*** Task material ***

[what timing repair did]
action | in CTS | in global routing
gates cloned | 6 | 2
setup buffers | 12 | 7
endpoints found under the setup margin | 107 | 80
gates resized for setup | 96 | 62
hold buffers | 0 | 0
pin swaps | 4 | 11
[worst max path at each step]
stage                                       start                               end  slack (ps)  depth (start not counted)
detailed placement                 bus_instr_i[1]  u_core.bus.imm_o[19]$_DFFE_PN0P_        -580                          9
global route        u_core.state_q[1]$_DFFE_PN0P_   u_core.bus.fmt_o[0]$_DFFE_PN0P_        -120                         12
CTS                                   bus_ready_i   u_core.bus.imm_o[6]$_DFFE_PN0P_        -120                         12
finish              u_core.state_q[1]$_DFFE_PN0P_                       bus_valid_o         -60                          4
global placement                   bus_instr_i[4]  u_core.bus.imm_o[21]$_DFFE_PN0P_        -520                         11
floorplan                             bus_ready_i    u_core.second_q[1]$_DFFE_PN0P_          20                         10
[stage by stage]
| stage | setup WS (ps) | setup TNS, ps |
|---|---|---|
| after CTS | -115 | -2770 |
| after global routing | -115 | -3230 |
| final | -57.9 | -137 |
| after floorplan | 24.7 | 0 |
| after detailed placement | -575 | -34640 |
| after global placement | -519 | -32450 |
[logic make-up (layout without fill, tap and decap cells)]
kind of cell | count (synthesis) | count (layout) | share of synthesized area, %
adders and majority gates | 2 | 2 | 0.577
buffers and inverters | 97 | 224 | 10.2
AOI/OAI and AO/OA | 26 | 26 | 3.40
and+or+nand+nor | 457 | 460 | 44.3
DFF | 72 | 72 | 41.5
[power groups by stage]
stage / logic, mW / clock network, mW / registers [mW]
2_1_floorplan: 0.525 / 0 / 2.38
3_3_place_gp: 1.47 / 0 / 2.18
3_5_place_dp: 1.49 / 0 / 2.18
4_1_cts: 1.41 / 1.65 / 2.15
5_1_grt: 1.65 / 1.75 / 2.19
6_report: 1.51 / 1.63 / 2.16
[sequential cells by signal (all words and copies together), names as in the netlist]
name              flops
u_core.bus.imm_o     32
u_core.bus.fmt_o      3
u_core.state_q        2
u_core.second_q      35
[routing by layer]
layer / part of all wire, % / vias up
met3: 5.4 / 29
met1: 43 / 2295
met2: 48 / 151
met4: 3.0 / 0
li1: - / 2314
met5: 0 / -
--- src/rtl/logic_unit_pipe.sv ---
// rtl/logic_unit_pipe.sv - bitwise logic unit feeding a DEPTH-entry result queue with valid/ready on both sides
// Optional accepted-transaction counter: define LOGIC_UNIT_PIPE_STATS_EN.
module logic_unit_pipe #(
  parameter int WIDTH = 8,
  parameter int DEPTH = 4
) (
  input  logic                     clk,
  input  logic                     rst_n,
  input  logic                     in_valid,
  output logic                     in_ready,
  input  logic [2:0]               op,
  input  logic [WIDTH-1:0]         a,
  input  logic [WIDTH-1:0]         b,
  output logic                     out_valid,
  input  logic                     out_ready,
  output logic [WIDTH-1:0]         y,
  output logic                     y_zero,
  output logic                     y_parity,
  output logic [$clog2(DEPTH):0]   level,
  output logic [15:0]              op_count
);

  localparam int AW = $clog2(DEPTH);
  localparam int LW = AW + 1;

  // Flags ride along with the data so the output side is a plain register read.
  typedef struct packed {
    logic             parity;
    logic             zero;
    logic [WIDTH-1:0] data;
  } entry_t;

  entry_t          mem [DEPTH];
  logic [AW-1:0]   wr_ptr;
  logic [AW-1:0]   rd_ptr;
  logic [LW-1:0]   count;
  logic            push;
  logic            pop;
  logic [WIDTH-1:0] result;
  entry_t          head;

  always_comb begin
    result = a;
    case (op)
      3'd0:    result = a & b;
      3'd1:    result = a | b;
      3'd2:    result = ~a;
      3'd3:    result = ~(a & b);
      3'd4:    result = ~(a | b);
      3'd5:    result = a ^ b;
      3'd6:    result = ~(a ^ b);
      default: result = a;
    endcase
  end

  // Gating with rst_n keeps in_ready low through reset without touching out_ready.
  assign in_ready  = rst_n & (count != LW'(DEPTH));
  assign out_valid = (count != '0);
  assign push      = in_valid & in_ready;
  assign pop       = out_valid & out_ready;

  always_ff @(posedge clk) begin
    if (!rst_n) begin
      wr_ptr <= '0;
      rd_ptr <= '0;
      count  <= '0;
    end else begin
      if (push) wr_ptr <= wr_ptr + AW'(1);
      if (pop)  rd_ptr <= rd_ptr + AW'(1);
      case ({push, pop})
        2'b10:   count <= count + LW'(1);
        2'b01:   count <= count - LW'(1);
        default: count <= count;
      endcase
    end
  end

  // Storage needs no reset: entries are only visible while counted as valid.
  always_ff @(posedge clk) begin
    if (push) begin
      mem[wr_ptr] <= '{parity: ^result, zero: ~|result, data: result};
    end
  end

  assign head     = mem[rd_ptr];
  assign y        = out_valid ? head.data : '0;
  assign y_zero   = out_valid & head.zero;
  assign y_parity = out_valid & head.parity;
  assign level    = count;

`ifdef LOGIC_UNIT_PIPE_STATS_EN
  logic [15:0] ops_q;

  always_ff @(posedge clk) begin
    if (!rst_n) begin
      ops_q <= '0;
    end else if (push && ops_q != 16'hFFFF) begin
      ops_q <= ops_q + 16'd1;
    end
  end

  assign op_count = ops_q;
`else
  assign op_count = '0;
`endif

endmodule
### config.mk
export PLATFORM = sky130hd
export DESIGN_NAME = ntt_stage_ctrl
export DESIGN_NICKNAME = d
export VERILOG_FILES = /design/src/rtl/ntt_stage_ctrl.sv
export SDC_FILE = /design/constraint.sdc
export NUM_CORES = 1
export LEC_CHECK = 0
export ABC_CLOCK_PERIOD_IN_PS = 4880
export BUFFER_PORTS_ARGS = -buffer_cell sky130_fd_sc_hd__buf_2
export CAP_MARGIN = 20
export CORE_MARGIN = 2
export CORE_UTILIZATION = 25
export CTS_BUF_LIST = sky130_fd_sc_hd__clkbuf_16
export DETAILED_ROUTE_END_ITERATION = 16
export GPL_TIMING_DRIVEN = 0
export PLACE_DENSITY = 0.5
export SLEW_MARGIN = 25
export SYNTH_ARGS = -nofsm -noshare
export SYNTH_HDL_FRONTEND = slang
export SYNTH_SLANG_ARGS = --single-unit
### constraint.sdc
create_clock -name clk -period 4.88 [get_ports clk]
set_clock_uncertainty 0.15 [all_clocks]
set_input_delay 0.488 -clock clk [delete_from_list [all_inputs] [get_ports clk]]
set_output_delay 0.488 -clock clk [all_outputs]
set_load 0.1 [all_outputs]
### config.mk
export PLATFORM = sky130hd
export DESIGN_NAME = pipe_stage_buf
export DESIGN_NICKNAME = d
export VERILOG_FILES = /design/src/rtl/pipe_pkg.sv /design/src/rtl/sat_counter.sv /design/src/rtl/pipe_stage_buf.sv
export SDC_FILE = /design/constraint.sdc
export NUM_CORES = 1
export LEC_CHECK = 0
export CORE_UTILIZATION = 30
export CTS_CLUSTER_SIZE = 40
export DETAILED_ROUTE_END_ITERATION = 8
export GPL_TIMING_DRIVEN = 0
export PLACE_DENSITY_LB_ADDON = 0.15
export SLEW_MARGIN = 20
export SYNTH_ARGS = -nofsm -noshare
export SYNTH_HDL_FRONTEND = slang
export SYNTH_HIERARCHICAL = 1
export SYNTH_SLANG_ARGS = --single-unit
### constraint.sdc
create_clock -name clk -period 2.65 [get_ports clk]
set_clock_uncertainty 0.05 [all_clocks]
set_input_delay 0.265 -clock clk [delete_from_list [all_inputs] [get_ports clk]]
set_output_delay 0.265 -clock clk [all_outputs]
set_load 0.01 [all_outputs]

*** End of Task material ***

* Work task
After locating the line holding "action | in CTS | in global routing" above, output exactly that line and every line after it through the line holding "[worst max path at each step]". Include nothing else.

* Response to the exercise
action | in CTS | in global routing
gates cloned | 6 | 2
setup buffers | 12 | 7
endpoints found under the setup margin | 107 | 80
gates resized for setup | 96 | 62
hold buffers | 0 | 0
pin swaps | 4 | 11
[worst max path at each step]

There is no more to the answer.